● Your goal: Looking at the listing below, work out the number of lines where the string "physical" shows up, and give that number only.

(Extracted material begins)

File: config.mk
export PLATFORM = sky130hd
export DESIGN_NAME = memory_region_table
export DESIGN_NICKNAME = d
export VERILOG_FILES = /design/src/hdl/mrt_pkg.sv /design/src/hdl/memory_region_table.sv /design/src/hdl/mrt_store.sv /design/src/hdl/mrt_ctrl.sv
export SDC_FILE = /design/constraint.sdc
export NUM_CORES = 2
export LEC_CHECK = 0
export BUFFER_PORTS_ARGS = -buffer_cell sky130_fd_sc_hd__buf_2
export CORE_ASPECT_RATIO = 0.5
export CORE_MARGIN = 3
export CORE_UTILIZATION = 25
export DETAILED_ROUTE_END_ITERATION = 7
export GPL_ROUTABILITY_DRIVEN = 0
export HOLD_SLACK_MARGIN = 0.05
export PLACE_DENSITY = 0.36
export SKIP_LAST_GASP = 1
export SYNTH_ARGS = -nofsm -noshare
export SYNTH_HDL_FRONTEND = slang
export SYNTH_SLANG_ARGS = --single-unit
File: constraint.sdc
create_clock -name clk -period 14.84 [get_ports clk]
set_input_delay 2.968 -clock clk [delete_from_list [all_inputs] [get_ports clk]]
set_output_delay 2.968 -clock clk [all_outputs]
set_load 0.03 [all_outputs]
File: src/hdl/mrt_pkg.sv
// ----------------------------------------------------------------------------
// mrt_pkg
// Shared types and constants for the memory region table: default sizes,
// operation, kind and status codes, and the entry store command group.
// ----------------------------------------------------------------------------
package mrt_pkg;

  // default table depth and physical address width
  localparam int unsigned MAX_REGIONS_DEF = 16;
  localparam int unsigned ADDR_BITS_DEF   = 32;

  // fixed field widths of the request and result
  localparam int unsigned FIELD_AW    = 32;
  localparam int unsigned KIND_W      = 2;
  localparam int unsigned INDEX_W     = 4;
  localparam int unsigned STATUS_W    = 3;
  localparam int unsigned COUNT_OUT_W = 5;

  // request operation
  typedef enum logic {
    OP_REGISTER = 1'b0,
    OP_READ     = 1'b1
  } op_t;

  // region kinds
  typedef enum logic [KIND_W-1:0] {
    KIND_AVAILABLE = 2'd0,
    KIND_RESERVED  = 2'd1,
    KIND_FAULTY    = 2'd2,
    KIND_UNUSED    = 2'd3
  } kind_t;

  // result status codes
  typedef enum logic [STATUS_W-1:0] {
    ST_OK        = 3'd0,
    ST_ZERO_SIZE = 3'd1,
    ST_FULL      = 3'd2,
    ST_OVERLAP   = 3'd3,
    ST_BAD_INDEX = 3'd4
  } status_t;

  // entry store access strobes
  typedef struct packed {
    logic wr_en;
    logic rd_en;
  } mem_cmd_t;

endpackage

File: src/hdl/memory_region_table.sv
// ----------------------------------------------------------------------------
// memory_region_table
// Table of physical memory regions: register requests append a region after
// zero-size, full-table and overlap checks; read requests return an entry.
// ----------------------------------------------------------------------------
//
//  channel  dir  data                                          side
//  in_      in   tdata: base, size, kind, index; tuser: op     request
//  out_     out  tdata: status, base, size, kind, count        result
//
//  a read request or a zero-size or full-table register request goes straight
//  to the done state; an accepted one scans the N stored entries, then writes;
//  an overlapping one stops at a hit: the check reads one entry per cycle.
//  reset (rst_n low, synchronous) empties the table; entries are not cleared.
//  a finished result waits in an output register while the next request is
//  taken; a request stalls in its last cycle only while that register is full.
//
module memory_region_table #(
  parameter int unsigned MAX_REGIONS = mrt_pkg::MAX_REGIONS_DEF,
  parameter int unsigned ADDR_BITS   = mrt_pkg::ADDR_BITS_DEF
) (
  input  logic        clk,
  input  logic        rst_n,
  input  logic        in_tvalid,
  output logic        in_tready,
  // [31:0] region_base, [63:32] region_size, [65:64] region_kind,
  // [69:66] entry_index, [71:70] zero
  input  logic [71:0] in_tdata,
  // [0] op
  input  logic        in_tuser,
  output logic        out_tvalid,
  input  logic        out_tready,
  // [2:0] status, [34:3] read_base, [66:35] read_size, [68:67] read_kind,
  // [73:69] entry_count, [79:74] zero
  output logic [79:0] out_tdata
);
  import mrt_pkg::*;

  localparam int unsigned SW     = (ADDR_BITS < FIELD_AW) ? ADDR_BITS : FIELD_AW;
  localparam int unsigned IDX_W  = (MAX_REGIONS > 1) ? $clog2(MAX_REGIONS) : 1;
  localparam int unsigned CNT_W  = $clog2(MAX_REGIONS + 1);
  localparam int unsigned DATA_W = KIND_W + 2 * SW;

  mem_cmd_t            mem_cmd;
  logic [IDX_W-1:0]    mem_wr_addr, mem_rd_addr;
  logic [DATA_W-1:0]   mem_wr_data, mem_rd_data;
  status_t             res_status;
  logic [FIELD_AW-1:0] res_base, res_size;
  logic [KIND_W-1:0]   res_kind;
  logic [COUNT_OUT_W-1:0] res_count;
  op_t                 req_op;

  // request unpacking
  assign req_op = op_t'(in_tuser);

  // sequencer
  mrt_ctrl #(
    .MAX_REGIONS (MAX_REGIONS),
    .SW          (SW),
    .IDX_W       (IDX_W),
    .CNT_W       (CNT_W)
  ) u_ctrl (
    .clk         (clk),
    .rst_n       (rst_n),
    .req_valid   (in_tvalid),
    .req_ready   (in_tready),
    .req_op      (req_op),
    .req_base    (in_tdata[31:0]),
    .req_size    (in_tdata[63:32]),
    .req_kind    (in_tdata[65:64]),
    .req_index   (in_tdata[69:66]),
    .mem_cmd     (mem_cmd),
    .mem_wr_addr (mem_wr_addr),
    .mem_wr_data (mem_wr_data),
    .mem_rd_addr (mem_rd_addr),
    .mem_rd_data (mem_rd_data),
    .res_valid   (out_tvalid),
    .res_ready   (out_tready),
    .res_status  (res_status),
    .res_base    (res_base),
    .res_size    (res_size),
    .res_kind    (res_kind),
    .res_count   (res_count)
  );

  // entry memory
  mrt_store #(
    .DEPTH  (MAX_REGIONS),
    .IDX_W  (IDX_W),
    .DATA_W (DATA_W)
  ) u_store (
    .clk     (clk),
    .cmd     (mem_cmd),
    .wr_addr (mem_wr_addr),
    .wr_data (mem_wr_data),
    .rd_addr (mem_rd_addr),
    .rd_data (mem_rd_data)
  );

  // result packing
  assign out_tdata = {6'd0, res_count, res_kind, res_size, res_base, res_status};

endmodule

File: src/hdl/mrt_store.sv
// ----------------------------------------------------------------------------
// mrt_store
// Entry store: one synchronous memory holding kind, size and base of every
// region, one write port and one read port with registered read data.
// ----------------------------------------------------------------------------
module mrt_store #(
  parameter int unsigned DEPTH  = 16,
  parameter int unsigned IDX_W  = 4,
  parameter int unsigned DATA_W = 66
) (
  input  logic                clk,
  input  mrt_pkg::mem_cmd_t   cmd,
  input  logic [IDX_W-1:0]    wr_addr,
  input  logic [DATA_W-1:0]   wr_data,
  input  logic [IDX_W-1:0]    rd_addr,
  output logic [DATA_W-1:0]   rd_data
);
  import mrt_pkg::*;

  logic [DATA_W-1:0] mem [DEPTH];
  logic [DATA_W-1:0] rd_data_r;

  // write port
  always_ff @(posedge clk) begin
    if (cmd.wr_en) begin
      mem[wr_addr] <= wr_data;
    end
  end

  // read port, data held while no read is issued
  always_ff @(posedge clk) begin
    if (cmd.rd_en) begin
      rd_data_r <= mem[rd_addr];
    end
  end

  assign rd_data = rd_data_r;

endmodule

File: src/hdl/mrt_ctrl.sv
// ----------------------------------------------------------------------------
// mrt_ctrl
// Request sequencer: checks a register request against stored entries one per
// cycle until a hit, appends accepted regions, serves reads, holds the result.
// ----------------------------------------------------------------------------
module mrt_ctrl #(
  parameter int unsigned MAX_REGIONS = 16,
  parameter int unsigned SW          = 32,
  parameter int unsigned IDX_W       = 4,
  parameter int unsigned CNT_W       = 5
) (
  input  logic                              clk,
  input  logic                              rst_n,
  // request side
  input  logic                              req_valid,
  output logic                              req_ready,
  input  mrt_pkg::op_t                      req_op,
  input  logic [mrt_pkg::FIELD_AW-1:0]      req_base,
  input  logic [mrt_pkg::FIELD_AW-1:0]      req_size,
  input  logic [mrt_pkg::KIND_W-1:0]        req_kind,
  input  logic [mrt_pkg::INDEX_W-1:0]       req_index,
  // entry store
  output mrt_pkg::mem_cmd_t                 mem_cmd,
  output logic [IDX_W-1:0]                  mem_wr_addr,
  output logic [mrt_pkg::KIND_W+2*SW-1:0]   mem_wr_data,
  output logic [IDX_W-1:0]                  mem_rd_addr,
  input  logic [mrt_pkg::KIND_W+2*SW-1:0]   mem_rd_data,
  // result side
  output logic                              res_valid,
  input  logic                              res_ready,
  output mrt_pkg::status_t                  res_status,
  output logic [mrt_pkg::FIELD_AW-1:0]      res_base,
  output logic [mrt_pkg::FIELD_AW-1:0]      res_size,
  output logic [mrt_pkg::KIND_W-1:0]        res_kind,
  output logic [mrt_pkg::COUNT_OUT_W-1:0]   res_count
);
  import mrt_pkg::*;

  localparam int unsigned CMP_W = CNT_W + INDEX_W;

  typedef enum logic [3:0] {
    S_IDLE  = 4'b0001,
    S_SCAN  = 4'b0010,
    S_WRITE = 4'b0100,
    S_DONE  = 4'b1000
  } state_t;

  state_t              state_r, state_nxt;
  op_t                 op_r, op_nxt;
  logic [SW-1:0]       base_r, base_nxt;
  logic [SW-1:0]       size_r, size_nxt;
  logic [KIND_W-1:0]   kind_r, kind_nxt;
  logic [SW:0]         end_r, end_nxt;
  logic [IDX_W-1:0]    scan_r, scan_nxt;
  logic [CNT_W-1:0]    count_r, count_nxt;
  status_t             status_r, status_nxt;
  logic                out_valid_r, out_valid_nxt;
  status_t             out_status_r, out_status_nxt;
  logic [FIELD_AW-1:0] out_base_r, out_base_nxt;
  logic [FIELD_AW-1:0] out_size_r, out_size_nxt;
  logic [KIND_W-1:0]   out_kind_r, out_kind_nxt;
  logic [COUNT_OUT_W-1:0] out_count_r, out_count_nxt;

  logic [SW-1:0]       rd_base, rd_size, in_base, in_size;
  logic [KIND_W-1:0]   rd_kind, in_kind;
  logic [SW:0]         rd_end;
  logic                hit, last_entry, accept, bad_index, out_free;

  // unpack stored entry and compute its end one bit wider
  assign rd_base = mem_rd_data[SW-1:0];
  assign rd_size = mem_rd_data[2*SW-1:SW];
  assign rd_kind = mem_rd_data[KIND_W+2*SW-1:2*SW];
  assign rd_end  = {1'b0, rd_base} + {1'b0, rd_size};
  assign hit     = ({1'b0, base_r} < rd_end) && ({1'b0, rd_base} < end_r);

  // request fields cut to the address width, meaningless kind read as reserved
  assign in_base = SW'(req_base);
  assign in_size = SW'(req_size);
  assign in_kind = (req_kind == KIND_UNUSED) ? KIND_RESERVED : req_kind;

  assign req_ready  = (state_r == S_IDLE);
  assign accept     = req_valid && req_ready;
  assign bad_index  = CMP_W'(req_index) >= CMP_W'(count_r);
  assign last_entry = (CNT_W'(scan_r) + CNT_W'(1)) == count_r;
  assign out_free   = !out_valid_r || res_ready;

  // store access
  assign mem_wr_addr = IDX_W'(count_r);
  assign mem_wr_data = {kind_r, size_r, base_r};

  // sequencer
  always_comb begin
    state_nxt      = state_r;
    op_nxt         = op_r;
    base_nxt       = base_r;
    size_nxt       = size_r;
    kind_nxt       = kind_r;
    end_nxt        = end_r;
    scan_nxt       = scan_r;
    count_nxt      = count_r;
    status_nxt     = status_r;
    out_valid_nxt  = out_valid_r && !res_ready;
    out_status_nxt = out_status_r;
    out_base_nxt   = out_base_r;
    out_size_nxt   = out_size_r;
    out_kind_nxt   = out_kind_r;
    out_count_nxt  = out_count_r;
    mem_cmd        = '0;
    mem_rd_addr    = scan_r;
    case (state_r)
      S_IDLE: begin
        if (accept) begin
          op_nxt   = req_op;
          base_nxt = in_base;
          size_nxt = in_size;
          kind_nxt = in_kind;
          end_nxt  = {1'b0, in_base} + {1'b0, in_size};
          scan_nxt = '0;
          if (req_op == OP_READ) begin
            // read the entry now, data is there in the done state
            mem_cmd.rd_en = !bad_index;
            mem_rd_addr   = IDX_W'(req_index);
            status_nxt    = bad_index ? ST_BAD_INDEX : ST_OK;
            state_nxt     = S_DONE;
          end else if (in_size == '0) begin
            status_nxt = ST_ZERO_SIZE;
            state_nxt  = S_DONE;
          end else if (count_r >= CNT_W'(MAX_REGIONS)) begin
            status_nxt = ST_FULL;
            state_nxt  = S_DONE;
          end else if (count_r == '0) begin
            state_nxt = S_WRITE;
          end else begin
            mem_cmd.rd_en = 1'b1;
            mem_rd_addr   = '0;
            state_nxt     = S_SCAN;
          end
        end
      end
      S_SCAN: begin
        // one stored entry checked per cycle
        if (hit) begin
          status_nxt = ST_OVERLAP;
          state_nxt  = S_DONE;
        end else if (last_entry) begin
          state_nxt = S_WRITE;
        end else begin
          scan_nxt      = scan_r + IDX_W'(1);
          mem_cmd.rd_en = 1'b1;
          mem_rd_addr   = scan_r + IDX_W'(1);
        end
      end
      S_WRITE: begin
        mem_cmd.wr_en = 1'b1;
        count_nxt     = count_r + CNT_W'(1);
        status_nxt    = ST_OK;
        state_nxt     = S_DONE;
      end
      S_DONE: begin
        // load the result register once it is free
        if (out_free) begin
          out_valid_nxt  = 1'b1;
          out_status_nxt = status_r;
          out_count_nxt  = COUNT_OUT_W'(count_r);
          if (op_r == OP_READ && status_r == ST_OK) begin
            out_base_nxt = FIELD_AW'(rd_base);
            out_size_nxt = FIELD_AW'(rd_size);
            out_kind_nxt = rd_kind;
          end else begin
            out_base_nxt = '0;
            out_size_nxt = '0;
            out_kind_nxt = '0;
          end
          state_nxt = S_IDLE;
        end
      end
      default: begin
        state_nxt = S_IDLE;
      end
    endcase
  end

  // control state
  always_ff @(posedge clk) begin
    if (!rst_n) begin
      state_r     <= S_IDLE;
      count_r     <= '0;
      out_valid_r <= 1'b0;
    end else begin
      state_r     <= state_nxt;
      count_r     <= count_nxt;
      out_valid_r <= out_valid_nxt;
    end
  end

  // request and result payload
  always_ff @(posedge clk) begin
    op_r         <= op_nxt;
    base_r       <= base_nxt;
    size_r       <= size_nxt;
    kind_r       <= kind_nxt;
    end_r        <= end_nxt;
    scan_r       <= scan_nxt;
    status_r     <= status_nxt;
    out_status_r <= out_status_nxt;
    out_base_r   <= out_base_nxt;
    out_size_r   <= out_size_nxt;
    out_kind_r   <= out_kind_nxt;
    out_count_r  <= out_count_nxt;
  end

  assign res_valid  = out_valid_r;
  assign res_status = out_status_r;
  assign res_base   = out_base_r;
  assign res_size   = out_size_r;
  assign res_kind   = out_kind_r;
  assign res_count  = out_count_r;

endmodule

# --- Word-level counts from Yosys, hierarchy flattened ---
# Memory sizes are Yosys's and may differ from the RTL's. A register that Yosys moved wholly into a read port is not among the register bits.
# Index checks and enable logic that the tools add are counted.
totals:
  ff_bits: 191
  mem_bits_rw: 1056
  inputBits: 77
  out_inout_bits: 82
  n_memories: 1
classes:
  add_sub_neg: 5
  magnitude_cmp: 4
  n_eq_ne: 11
  n_mux: 39
  n_reduce_logical: 18
memory_table:
  columns: ["name", "words", "word_bits", "rd", "rd_ports_with_merged_regs", "write_ports", "line", "rtl"]
  rows:
  - ["u_store.mem", 16, 66, 1, 1, 1, "mrt_store.sv:20", "logic [DATA_W-1:0] mem [DEPTH];"]
ops:
  columns: ["cell", "n"]
  rows:
  - ["32-bit by 32-bit adder with 33-bit output", 2]
  - ["32-bit by 33-bit less-than comparator with 1-bit output", 2]
  - ["4-bit two-way mux", 15]
  - ["32-bit zero test", 1]
  - ["3-bit two-way mux", 7]
  - ["4-bit one-hot mux with 2 select lines", 2]
  - ["4-bit one-hot mux with 4 select lines", 1]
  - ["1-bit two-way mux", 12]
  - ["3-bit one-hot mux with 3 select lines", 1]
  - ["2-bit AND reduction", 3]
  - ["4-bit by 1-bit adder with 5-bit output, second input constant", 1]
  - ["5-bit by 1-bit adder with 5-bit output, second input constant", 1]
  - ["5-bit == test", 1]
  - ["4-bit by 5-bit greater-or-equal comparator with 1-bit output", 1]
  - ["5-bit greater-or-equal comparator, second input constant", 1]
  - ["5-bit zero test", 1]
  - ["4-bit by 1-bit adder with 4-bit output, second input constant", 1]
  - ["4-bit by 1-bit == test with 1-bit output, second input constant", 1]
  - ["4-bit by 2-bit == test with 1-bit output, second input constant", 1]
  - ["4-bit by 3-bit == test with 1-bit output, second input constant", 1]
  - ["4-bit == test, second input constant", 1]
  - ["1-bit logical AND", 4]
  - ["2-bit by 1-bit inequality test with 1-bit output, second input constant", 2]
  - ["4-bit inequality test, second input constant", 1]
  - ["other kinds (11)", 13]

# --- Longest topological paths before layout ---
depth:
  word_depth: 7
  mapped_depth: 33
  mapped_depth_nobuf: 29

# --- Modules after synthesis ---
# From an unflattened synthesis, not the netlist that was laid out.
hier_totals:
  hier_cells: 2731
  hier_area_um2: 53032.1
modules_own_cells:
  columns: ["module", "n_inst", "cells_per_inst", "area_each_um2", "seq_area_each_um2"]
  rows:
  - ["mrt_store", 1, 1698, 41461.0, 33692.3]
  - ["mrt_ctrl", 1, 1026, 11522.3, 5635.4]
  - ["memory_region_table", 1, 7, 48.8, 0.0]

# --- Worst setup path after synthesis ---
# OpenSTA, ideal clock, no wires.
synth_timing:
  path_type: "in2reg"
  start: "input in_tvalid"
  end: "register u_store.rd_data_r[0] (netlist: u_store.rd_data[0]), read port of u_store.mem, enable pin"
  setup_ns: 0.581
  t_arrival_ns: 9.384
  t_required_ns: 14.259
  setup_slack_ns: 4.875
  path_stages: 4
  path_buffers: 1
  cell_sequence: "and2_1 > buf_2 > a31oi_1 > o21ai_0"
synth_lines:
  columns: ["element", "line", "rtl"]
  rows:
  - ["start, declared", "memory_region_table.sv:24", "input logic in_tvalid,"]
  - ["end, declared", "mrt_store.sv:21", "logic [DATA_W-1:0] rd_data_r;"]

# --- Worst setup path in the final report ---
layout_timing:
  start: "register u_store.rd_data_r[0] (netlist: u_store.rd_data[0]), read port of u_store.mem"
  end: "register u_store.rd_data_r[32] (netlist: u_store.rd_data[32]), read port of u_store.mem, data pin"
layout_between:
  elab_chain_len: 5
layout_lines:
  columns: ["element", "line", "rtl"]
  rows:
  - ["32-bit by 32-bit adder with 33-bit output", "mrt_ctrl.sv:73", "assign rd_end = {1'b0, rd_base} + {1'b0, rd_size};"]
  - ["32-bit by 33-bit less-than comparator with 1-bit output", "mrt_ctrl.sv:74", "assign hit = ({1'b0, base_r} < rd_end) && ({1'b0, rd_base} < end_r);"]
  - ["1-bit logical AND (*)", "mrt_ctrl.sv:74", null]
  - ["4-bit two-way mux or 1-bit two-way mux (tied branches)", null, null]
  - ["4-bit one-hot mux with 2 select lines or 1-bit one-hot mux with 2 select lines (tied branches)", "mrt_ctrl.sv:110", "case (state_r)"]
# Mark *: on every way between the ends. The rest lies on a longest branch, timed or not.
# A chain may end at the register's enable or synchronous reset.

==> flow_summary.ini <==
[clock_tree]
cts_buffers = 145
cts_root_buf = clkbuf_16
clock_latency_ps = 800
post-cts-setup-buffers = 0
clkSinkCount = 1313
clock_path_buffers = 4
cts_tree = yes
cts.clk_slew.worst_paths_ps = 60
holdBufCountCts = 0
h-tree-depth = 4
ctsResizeCount = 0

[timing]
hold_violations = 0
worst_slack_ps = 4860
tightest_slew_ps = 1050
fin_setup_tns_ps = 0
rsz0062_at_grt = no
period_share_pct = 67.2
fin_crit_ps = 9980
finalMaxSlewViolations = 0
fmax_mhz = 100
relSlewSlack_pct = 30.2
skew_ps = 57.2
setup_viol = 0

[layout]
stdcell_area_mm2 = 0.0634
nNetsFinal = 4220
final_core_util_pct = 29.0
regArea_mm2 = 0.0393
fillers = 21800
syn2layout_area_growth_pct = 15.2
drive_gt1_share_pct = 12.3
multi_input_area_mm2 = 0.0145

[global_routing]
grt_pass1_wl_mm = 254
grt_pass1_vias = 32000
overflow = 0
track_usage_pct = 15.9
grt_max_degree = 139
antenna_found_initial = 16

[logic_synthesis]
synth_common_cells = edfxtp_1 (1303), nand2_1 (838), and3_1 (271)
synth_cells = 3847
synth_cell_types = 81
synth_seq_cells = 1313
netlist.area_leader.share_pct = 71.1
syn_area_per_cell_um2 = 14.3
yosysWarningCount = 0
async_flop_share_pct = 0
synth.yosys.seq_area_share_pct = 71.5
synth_ff_type = edfxtp_1
synth_most_common_cell = edfxtp_1
synthTopCellsByArea = edfxtp_1 (71%), nand2_1 (5.7%), and3_1 (3.1%), ha_1 (3.1%), mux2i_1 (2.5%)
synth_area_mm2 = 0.0550
synth_top_area_cell = edfxtp_1
synth_enable_flop_cells = 1303

[placed_design]
post-dp-hpwl_mm = 106
placed_cell_area_mm2 = 0.0591
pre_cts_slack_ps = 5050
port_buffers = 150

[flow_run]
drv_cap = 0

[critical_path]
worstPathArrival_ps = 10560
reg2reg_depth = 28
path_delay_family = compound AO/OA/AOI/OAI gates
critPathKind = reg2reg
cp-end-kind = flip-flop
worst_ep_required_time_ps = 15430
critical_path_depth = 28
cp-start-kind = flip-flop
slowest_delay_ps = 720
critPathBufInv = 2
path_max_fanout = 29
crit_path_frequent_cell = nand2_1
cp_slowest_cell = buf_4

[detailed_routing]
final_antenna_net_count = 0
remaining_drc_errors = 0
wl_met2_mm = 84.5
wl_met3_mm = 7.55
drt_iter0_drc = 2837
drt-met1-wl_mm = 87.7
first_pass_iters = 5
wirelength_mm = 184
top_layer_used = met4
avgRoutedWirePerCell_um = 26.1
detail_route.vias_per_cell = 4.66
dr_total_vias = 32900

[floorplan]
io_pins = 159
dieHeight_um = 338
die_w_um = 669
core-area_mm2 = 0.218
fp-row-count = 121
dieArea_mm2 = 0.226
start_util_pct = 25.2

[power]
p_per_area_mw_per_mm2 = 138
p_total_mw = 8.73
ir_drop_v = 0.0000809
power.leakage_nw = 22.5

[min_path]
worst_hold_path_type = reg2reg
worst_hold_path.num_cells = 0

[status]
status = finished, final reports clean
metrics by stage:
stage,cells,hold WS (ps)
5_1_grt,7044,514
4_1_cts,7044,487
6_report,7051,484
3_3_place_gp,6811,468
2_1_floorplan,3852,403
3_5_place_dp,6811,470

(Extracted material ends)

● Solution to this task: 2